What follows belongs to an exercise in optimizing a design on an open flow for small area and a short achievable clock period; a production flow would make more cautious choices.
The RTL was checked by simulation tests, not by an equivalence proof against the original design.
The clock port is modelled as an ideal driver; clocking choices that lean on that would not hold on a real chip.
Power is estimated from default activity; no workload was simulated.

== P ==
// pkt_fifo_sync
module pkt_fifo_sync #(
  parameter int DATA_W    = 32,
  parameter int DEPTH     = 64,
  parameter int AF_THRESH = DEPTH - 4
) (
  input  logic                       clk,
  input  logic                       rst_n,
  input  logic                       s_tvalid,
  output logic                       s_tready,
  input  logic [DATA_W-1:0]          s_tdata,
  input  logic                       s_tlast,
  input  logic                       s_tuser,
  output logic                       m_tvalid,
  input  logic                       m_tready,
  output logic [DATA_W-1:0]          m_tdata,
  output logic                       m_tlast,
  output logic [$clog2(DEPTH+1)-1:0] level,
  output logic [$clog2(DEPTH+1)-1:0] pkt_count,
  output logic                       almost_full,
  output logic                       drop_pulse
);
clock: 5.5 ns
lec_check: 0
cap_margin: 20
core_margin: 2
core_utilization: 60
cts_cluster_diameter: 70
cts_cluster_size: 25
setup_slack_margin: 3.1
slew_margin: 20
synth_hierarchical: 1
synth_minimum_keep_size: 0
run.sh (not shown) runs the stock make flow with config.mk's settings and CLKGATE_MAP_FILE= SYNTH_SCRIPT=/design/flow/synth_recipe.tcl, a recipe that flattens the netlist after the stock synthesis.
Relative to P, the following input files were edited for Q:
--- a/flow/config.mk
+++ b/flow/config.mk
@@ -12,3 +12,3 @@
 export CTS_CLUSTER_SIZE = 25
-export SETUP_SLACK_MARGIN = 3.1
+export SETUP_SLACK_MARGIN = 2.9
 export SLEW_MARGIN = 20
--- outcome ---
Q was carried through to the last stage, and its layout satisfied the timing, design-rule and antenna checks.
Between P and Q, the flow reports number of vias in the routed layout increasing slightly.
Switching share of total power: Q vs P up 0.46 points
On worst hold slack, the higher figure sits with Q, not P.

---+---

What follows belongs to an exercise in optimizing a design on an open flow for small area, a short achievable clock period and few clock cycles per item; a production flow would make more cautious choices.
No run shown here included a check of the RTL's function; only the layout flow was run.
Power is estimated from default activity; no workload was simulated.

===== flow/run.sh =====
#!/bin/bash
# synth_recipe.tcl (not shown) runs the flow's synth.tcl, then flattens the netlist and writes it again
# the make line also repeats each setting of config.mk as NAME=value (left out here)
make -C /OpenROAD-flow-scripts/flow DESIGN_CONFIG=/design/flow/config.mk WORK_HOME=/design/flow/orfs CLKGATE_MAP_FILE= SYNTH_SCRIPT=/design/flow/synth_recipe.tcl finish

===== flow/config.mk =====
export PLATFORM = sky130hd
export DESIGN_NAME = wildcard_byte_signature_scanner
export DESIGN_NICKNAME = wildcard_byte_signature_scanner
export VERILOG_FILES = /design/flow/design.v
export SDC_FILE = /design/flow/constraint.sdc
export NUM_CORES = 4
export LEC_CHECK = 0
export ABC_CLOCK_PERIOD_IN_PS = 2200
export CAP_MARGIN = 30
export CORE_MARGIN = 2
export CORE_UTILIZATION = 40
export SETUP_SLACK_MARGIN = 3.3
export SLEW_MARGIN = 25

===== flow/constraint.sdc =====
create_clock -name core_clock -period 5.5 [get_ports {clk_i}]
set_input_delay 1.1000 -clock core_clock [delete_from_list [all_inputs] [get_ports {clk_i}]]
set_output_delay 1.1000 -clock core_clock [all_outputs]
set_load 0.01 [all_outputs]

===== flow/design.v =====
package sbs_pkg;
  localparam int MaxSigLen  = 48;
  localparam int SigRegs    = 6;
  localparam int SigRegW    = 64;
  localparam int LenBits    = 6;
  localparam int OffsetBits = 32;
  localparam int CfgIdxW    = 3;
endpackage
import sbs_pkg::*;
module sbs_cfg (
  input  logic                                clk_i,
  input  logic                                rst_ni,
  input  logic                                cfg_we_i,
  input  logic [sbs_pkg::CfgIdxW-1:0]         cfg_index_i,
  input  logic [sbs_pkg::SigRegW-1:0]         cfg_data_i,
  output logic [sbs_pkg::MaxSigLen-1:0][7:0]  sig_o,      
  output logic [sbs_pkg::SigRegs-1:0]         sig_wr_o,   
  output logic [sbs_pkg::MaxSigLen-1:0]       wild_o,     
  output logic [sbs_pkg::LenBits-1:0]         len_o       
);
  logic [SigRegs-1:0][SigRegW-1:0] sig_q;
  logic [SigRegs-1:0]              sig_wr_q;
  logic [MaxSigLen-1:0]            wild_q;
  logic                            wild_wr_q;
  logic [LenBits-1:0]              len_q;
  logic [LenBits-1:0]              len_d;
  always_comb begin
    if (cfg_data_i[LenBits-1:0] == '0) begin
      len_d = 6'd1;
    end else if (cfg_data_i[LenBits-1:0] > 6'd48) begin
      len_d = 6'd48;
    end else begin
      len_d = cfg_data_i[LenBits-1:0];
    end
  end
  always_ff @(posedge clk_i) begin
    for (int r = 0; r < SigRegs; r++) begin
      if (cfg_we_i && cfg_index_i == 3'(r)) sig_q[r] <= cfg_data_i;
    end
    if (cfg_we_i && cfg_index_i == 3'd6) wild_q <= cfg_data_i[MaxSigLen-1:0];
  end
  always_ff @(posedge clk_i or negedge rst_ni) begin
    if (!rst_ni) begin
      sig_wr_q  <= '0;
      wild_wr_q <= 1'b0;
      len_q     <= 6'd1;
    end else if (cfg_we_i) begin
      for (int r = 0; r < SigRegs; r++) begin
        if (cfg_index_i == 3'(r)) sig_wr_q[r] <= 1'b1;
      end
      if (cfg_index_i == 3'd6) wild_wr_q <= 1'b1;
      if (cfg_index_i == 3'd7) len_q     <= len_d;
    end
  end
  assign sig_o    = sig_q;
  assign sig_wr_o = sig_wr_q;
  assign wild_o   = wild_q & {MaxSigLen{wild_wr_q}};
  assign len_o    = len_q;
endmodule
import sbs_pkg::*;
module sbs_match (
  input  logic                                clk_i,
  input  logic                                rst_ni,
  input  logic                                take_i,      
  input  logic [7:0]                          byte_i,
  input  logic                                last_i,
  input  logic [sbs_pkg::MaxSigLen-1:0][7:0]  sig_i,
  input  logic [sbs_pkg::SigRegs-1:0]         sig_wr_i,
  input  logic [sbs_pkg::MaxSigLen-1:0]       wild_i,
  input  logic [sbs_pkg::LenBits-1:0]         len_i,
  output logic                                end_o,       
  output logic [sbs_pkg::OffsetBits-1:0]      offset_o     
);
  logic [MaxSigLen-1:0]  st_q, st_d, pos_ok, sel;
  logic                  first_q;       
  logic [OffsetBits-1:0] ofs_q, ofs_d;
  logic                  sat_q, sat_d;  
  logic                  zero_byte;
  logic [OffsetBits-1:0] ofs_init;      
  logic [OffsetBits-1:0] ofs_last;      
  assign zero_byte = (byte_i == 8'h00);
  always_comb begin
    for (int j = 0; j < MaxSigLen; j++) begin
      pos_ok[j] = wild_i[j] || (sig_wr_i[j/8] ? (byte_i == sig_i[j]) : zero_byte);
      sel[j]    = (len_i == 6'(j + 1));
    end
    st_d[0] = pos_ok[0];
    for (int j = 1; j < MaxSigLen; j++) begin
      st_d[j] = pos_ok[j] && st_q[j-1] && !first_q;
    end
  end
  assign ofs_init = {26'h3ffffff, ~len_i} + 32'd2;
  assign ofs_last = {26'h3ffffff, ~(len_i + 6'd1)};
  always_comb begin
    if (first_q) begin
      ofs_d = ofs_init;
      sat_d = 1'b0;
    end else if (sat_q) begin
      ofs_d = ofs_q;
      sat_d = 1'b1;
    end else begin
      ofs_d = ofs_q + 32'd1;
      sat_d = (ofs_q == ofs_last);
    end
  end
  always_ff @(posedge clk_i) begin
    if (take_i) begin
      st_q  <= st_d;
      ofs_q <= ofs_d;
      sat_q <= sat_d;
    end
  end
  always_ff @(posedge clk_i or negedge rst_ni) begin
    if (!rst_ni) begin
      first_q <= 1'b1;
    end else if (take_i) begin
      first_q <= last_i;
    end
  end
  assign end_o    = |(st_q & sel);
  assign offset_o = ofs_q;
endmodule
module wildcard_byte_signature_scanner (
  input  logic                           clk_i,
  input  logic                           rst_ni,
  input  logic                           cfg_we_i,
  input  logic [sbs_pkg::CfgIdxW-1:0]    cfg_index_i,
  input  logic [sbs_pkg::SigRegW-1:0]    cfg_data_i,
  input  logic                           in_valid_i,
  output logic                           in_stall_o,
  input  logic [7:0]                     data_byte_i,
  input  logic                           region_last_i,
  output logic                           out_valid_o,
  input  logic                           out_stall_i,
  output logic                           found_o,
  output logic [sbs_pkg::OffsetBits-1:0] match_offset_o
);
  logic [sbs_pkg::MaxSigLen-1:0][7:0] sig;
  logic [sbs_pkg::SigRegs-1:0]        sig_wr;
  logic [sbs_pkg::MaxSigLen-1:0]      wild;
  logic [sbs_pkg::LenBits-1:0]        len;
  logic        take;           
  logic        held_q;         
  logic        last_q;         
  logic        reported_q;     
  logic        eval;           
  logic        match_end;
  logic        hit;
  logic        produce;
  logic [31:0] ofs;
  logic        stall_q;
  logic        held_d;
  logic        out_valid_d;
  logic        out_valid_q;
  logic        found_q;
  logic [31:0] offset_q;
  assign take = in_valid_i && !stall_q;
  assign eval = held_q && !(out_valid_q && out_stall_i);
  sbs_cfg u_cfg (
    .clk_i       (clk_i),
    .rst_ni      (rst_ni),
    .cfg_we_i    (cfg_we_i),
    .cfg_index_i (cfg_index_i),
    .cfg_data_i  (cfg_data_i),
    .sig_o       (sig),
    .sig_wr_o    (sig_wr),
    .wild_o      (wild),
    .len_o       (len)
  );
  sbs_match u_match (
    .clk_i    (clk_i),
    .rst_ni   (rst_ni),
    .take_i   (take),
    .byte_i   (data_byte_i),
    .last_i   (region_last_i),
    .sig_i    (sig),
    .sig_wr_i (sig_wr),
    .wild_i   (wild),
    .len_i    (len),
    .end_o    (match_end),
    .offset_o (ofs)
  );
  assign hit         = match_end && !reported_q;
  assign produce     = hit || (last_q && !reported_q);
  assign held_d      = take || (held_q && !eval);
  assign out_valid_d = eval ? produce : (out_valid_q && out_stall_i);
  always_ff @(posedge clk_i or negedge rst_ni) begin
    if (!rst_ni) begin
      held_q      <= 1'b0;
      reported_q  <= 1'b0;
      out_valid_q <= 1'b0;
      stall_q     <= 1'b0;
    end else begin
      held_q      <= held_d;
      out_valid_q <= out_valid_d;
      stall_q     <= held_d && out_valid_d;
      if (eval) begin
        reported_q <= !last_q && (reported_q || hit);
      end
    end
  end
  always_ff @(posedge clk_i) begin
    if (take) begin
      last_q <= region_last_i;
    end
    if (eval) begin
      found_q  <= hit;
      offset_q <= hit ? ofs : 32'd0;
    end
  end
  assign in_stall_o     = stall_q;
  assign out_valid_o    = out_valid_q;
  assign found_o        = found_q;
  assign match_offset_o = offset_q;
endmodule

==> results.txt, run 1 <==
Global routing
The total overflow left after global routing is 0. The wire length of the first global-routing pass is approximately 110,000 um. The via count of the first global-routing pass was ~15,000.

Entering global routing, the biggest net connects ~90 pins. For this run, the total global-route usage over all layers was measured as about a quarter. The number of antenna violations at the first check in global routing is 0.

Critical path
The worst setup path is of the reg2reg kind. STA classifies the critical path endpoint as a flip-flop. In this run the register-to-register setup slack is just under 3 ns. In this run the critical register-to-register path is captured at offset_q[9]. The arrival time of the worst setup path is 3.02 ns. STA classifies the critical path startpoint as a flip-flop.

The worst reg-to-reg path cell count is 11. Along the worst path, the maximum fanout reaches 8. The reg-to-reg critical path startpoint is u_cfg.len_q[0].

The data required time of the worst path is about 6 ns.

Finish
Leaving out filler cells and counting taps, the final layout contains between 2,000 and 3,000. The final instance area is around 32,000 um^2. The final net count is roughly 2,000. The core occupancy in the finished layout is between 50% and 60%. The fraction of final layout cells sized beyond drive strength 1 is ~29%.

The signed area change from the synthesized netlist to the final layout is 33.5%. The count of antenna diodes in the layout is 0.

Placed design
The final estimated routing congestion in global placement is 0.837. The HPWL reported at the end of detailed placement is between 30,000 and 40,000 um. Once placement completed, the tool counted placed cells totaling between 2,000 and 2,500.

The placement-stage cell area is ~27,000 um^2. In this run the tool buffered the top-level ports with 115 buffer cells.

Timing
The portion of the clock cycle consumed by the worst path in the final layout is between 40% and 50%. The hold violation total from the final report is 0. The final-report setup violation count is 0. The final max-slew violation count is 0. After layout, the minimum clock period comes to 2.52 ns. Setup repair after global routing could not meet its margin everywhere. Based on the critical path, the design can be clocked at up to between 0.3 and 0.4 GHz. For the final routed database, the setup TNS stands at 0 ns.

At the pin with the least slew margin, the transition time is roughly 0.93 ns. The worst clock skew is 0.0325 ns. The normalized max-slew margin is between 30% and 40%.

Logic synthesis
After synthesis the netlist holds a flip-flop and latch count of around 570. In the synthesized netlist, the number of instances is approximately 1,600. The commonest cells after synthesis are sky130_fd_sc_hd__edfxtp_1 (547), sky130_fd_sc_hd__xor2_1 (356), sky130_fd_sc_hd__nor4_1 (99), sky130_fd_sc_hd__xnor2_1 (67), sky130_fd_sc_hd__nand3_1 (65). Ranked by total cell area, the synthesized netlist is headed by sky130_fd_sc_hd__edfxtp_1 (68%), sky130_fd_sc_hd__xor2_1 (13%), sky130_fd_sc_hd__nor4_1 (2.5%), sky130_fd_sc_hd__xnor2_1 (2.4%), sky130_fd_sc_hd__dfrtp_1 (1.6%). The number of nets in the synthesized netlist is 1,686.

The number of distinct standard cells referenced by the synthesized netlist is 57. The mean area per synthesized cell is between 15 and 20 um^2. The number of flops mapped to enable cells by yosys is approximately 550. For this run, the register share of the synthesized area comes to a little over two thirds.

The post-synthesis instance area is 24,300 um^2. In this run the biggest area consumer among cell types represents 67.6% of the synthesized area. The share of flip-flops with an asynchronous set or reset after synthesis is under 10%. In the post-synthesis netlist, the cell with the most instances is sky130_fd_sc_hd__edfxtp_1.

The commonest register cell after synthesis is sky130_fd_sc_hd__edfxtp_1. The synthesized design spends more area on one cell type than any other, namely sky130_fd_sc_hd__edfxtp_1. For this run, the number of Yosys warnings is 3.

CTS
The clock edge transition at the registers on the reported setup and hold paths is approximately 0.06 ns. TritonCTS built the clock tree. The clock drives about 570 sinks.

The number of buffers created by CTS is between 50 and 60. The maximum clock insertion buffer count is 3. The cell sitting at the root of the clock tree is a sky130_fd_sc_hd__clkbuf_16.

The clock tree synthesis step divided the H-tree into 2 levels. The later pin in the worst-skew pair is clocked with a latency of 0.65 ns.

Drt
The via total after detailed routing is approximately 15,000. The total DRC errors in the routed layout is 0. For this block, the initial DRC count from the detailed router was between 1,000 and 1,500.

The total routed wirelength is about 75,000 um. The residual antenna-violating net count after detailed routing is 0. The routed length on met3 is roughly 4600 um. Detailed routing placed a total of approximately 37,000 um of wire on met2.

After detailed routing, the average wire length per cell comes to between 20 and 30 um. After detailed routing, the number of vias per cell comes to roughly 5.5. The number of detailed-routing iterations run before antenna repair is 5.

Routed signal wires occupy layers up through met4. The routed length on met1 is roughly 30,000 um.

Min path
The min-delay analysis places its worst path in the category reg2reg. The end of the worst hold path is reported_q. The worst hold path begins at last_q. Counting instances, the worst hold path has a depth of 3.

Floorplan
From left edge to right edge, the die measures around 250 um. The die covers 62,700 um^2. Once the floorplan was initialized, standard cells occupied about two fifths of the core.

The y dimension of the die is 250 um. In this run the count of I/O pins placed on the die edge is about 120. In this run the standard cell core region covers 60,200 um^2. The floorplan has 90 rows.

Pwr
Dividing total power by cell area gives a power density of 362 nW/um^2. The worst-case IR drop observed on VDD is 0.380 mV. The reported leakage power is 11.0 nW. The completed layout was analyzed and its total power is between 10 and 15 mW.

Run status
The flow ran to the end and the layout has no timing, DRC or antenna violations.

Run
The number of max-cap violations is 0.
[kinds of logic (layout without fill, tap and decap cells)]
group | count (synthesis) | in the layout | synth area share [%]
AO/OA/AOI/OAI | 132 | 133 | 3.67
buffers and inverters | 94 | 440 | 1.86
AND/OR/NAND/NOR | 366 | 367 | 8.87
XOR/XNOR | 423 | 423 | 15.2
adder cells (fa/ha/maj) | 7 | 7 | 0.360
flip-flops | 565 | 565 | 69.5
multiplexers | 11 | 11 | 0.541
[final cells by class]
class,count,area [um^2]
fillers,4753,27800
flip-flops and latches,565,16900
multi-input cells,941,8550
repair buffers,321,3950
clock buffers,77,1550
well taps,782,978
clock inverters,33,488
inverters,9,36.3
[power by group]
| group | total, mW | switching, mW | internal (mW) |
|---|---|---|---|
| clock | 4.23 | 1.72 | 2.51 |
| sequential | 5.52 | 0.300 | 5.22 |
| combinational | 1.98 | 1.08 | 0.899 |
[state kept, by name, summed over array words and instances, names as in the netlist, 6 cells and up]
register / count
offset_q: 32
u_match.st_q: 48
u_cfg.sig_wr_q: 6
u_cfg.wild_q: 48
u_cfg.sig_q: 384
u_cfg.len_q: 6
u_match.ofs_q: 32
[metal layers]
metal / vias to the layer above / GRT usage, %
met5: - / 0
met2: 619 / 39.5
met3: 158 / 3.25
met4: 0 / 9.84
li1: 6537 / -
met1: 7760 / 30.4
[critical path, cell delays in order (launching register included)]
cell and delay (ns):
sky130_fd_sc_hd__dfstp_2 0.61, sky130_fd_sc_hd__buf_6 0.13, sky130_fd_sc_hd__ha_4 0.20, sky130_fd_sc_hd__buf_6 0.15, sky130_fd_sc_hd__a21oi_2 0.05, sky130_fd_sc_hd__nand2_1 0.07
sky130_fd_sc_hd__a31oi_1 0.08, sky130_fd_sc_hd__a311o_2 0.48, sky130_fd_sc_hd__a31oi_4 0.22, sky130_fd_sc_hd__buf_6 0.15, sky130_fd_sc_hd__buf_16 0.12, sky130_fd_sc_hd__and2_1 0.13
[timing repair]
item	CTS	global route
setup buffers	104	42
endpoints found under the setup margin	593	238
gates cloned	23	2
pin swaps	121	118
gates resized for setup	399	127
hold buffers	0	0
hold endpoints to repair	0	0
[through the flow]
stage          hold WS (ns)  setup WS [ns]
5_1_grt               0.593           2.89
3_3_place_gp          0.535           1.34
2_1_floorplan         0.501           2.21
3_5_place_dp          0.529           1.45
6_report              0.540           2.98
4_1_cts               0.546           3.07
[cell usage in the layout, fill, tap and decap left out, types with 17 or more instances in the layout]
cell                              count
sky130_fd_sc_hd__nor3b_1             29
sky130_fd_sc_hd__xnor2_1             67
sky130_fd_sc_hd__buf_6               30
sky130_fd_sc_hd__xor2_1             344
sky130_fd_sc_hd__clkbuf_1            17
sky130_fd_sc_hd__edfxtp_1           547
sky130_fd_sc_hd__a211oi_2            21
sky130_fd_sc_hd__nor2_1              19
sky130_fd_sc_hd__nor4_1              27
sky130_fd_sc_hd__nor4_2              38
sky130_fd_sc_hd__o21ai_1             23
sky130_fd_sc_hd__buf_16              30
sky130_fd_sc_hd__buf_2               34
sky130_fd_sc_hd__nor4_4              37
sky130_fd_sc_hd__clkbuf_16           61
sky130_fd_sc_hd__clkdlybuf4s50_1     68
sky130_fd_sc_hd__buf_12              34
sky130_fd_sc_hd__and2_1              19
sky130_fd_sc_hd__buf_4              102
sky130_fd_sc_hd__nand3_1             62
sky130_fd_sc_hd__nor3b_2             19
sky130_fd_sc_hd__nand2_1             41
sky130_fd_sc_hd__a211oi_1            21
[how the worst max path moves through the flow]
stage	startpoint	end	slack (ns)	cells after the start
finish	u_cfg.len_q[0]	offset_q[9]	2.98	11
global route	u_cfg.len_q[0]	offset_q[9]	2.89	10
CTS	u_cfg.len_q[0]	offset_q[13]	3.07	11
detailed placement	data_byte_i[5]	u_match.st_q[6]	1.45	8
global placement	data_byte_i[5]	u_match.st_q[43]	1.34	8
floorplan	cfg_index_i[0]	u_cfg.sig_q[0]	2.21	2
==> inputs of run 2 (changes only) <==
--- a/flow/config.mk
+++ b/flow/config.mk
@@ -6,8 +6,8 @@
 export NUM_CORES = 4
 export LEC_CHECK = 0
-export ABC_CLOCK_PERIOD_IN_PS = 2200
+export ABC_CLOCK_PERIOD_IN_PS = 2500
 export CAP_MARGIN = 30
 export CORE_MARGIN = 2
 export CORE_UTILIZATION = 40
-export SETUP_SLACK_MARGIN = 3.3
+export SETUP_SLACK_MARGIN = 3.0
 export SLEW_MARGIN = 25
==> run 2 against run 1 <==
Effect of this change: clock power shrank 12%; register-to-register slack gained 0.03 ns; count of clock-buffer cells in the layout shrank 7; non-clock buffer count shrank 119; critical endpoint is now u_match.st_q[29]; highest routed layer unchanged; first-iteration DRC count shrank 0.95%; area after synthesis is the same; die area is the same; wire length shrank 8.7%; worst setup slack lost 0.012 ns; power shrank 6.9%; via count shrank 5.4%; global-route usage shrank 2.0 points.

---+---

What you have to do: Using the listing above, say how many of its lines contain "achievable", and give no other words.

Response to this task: 2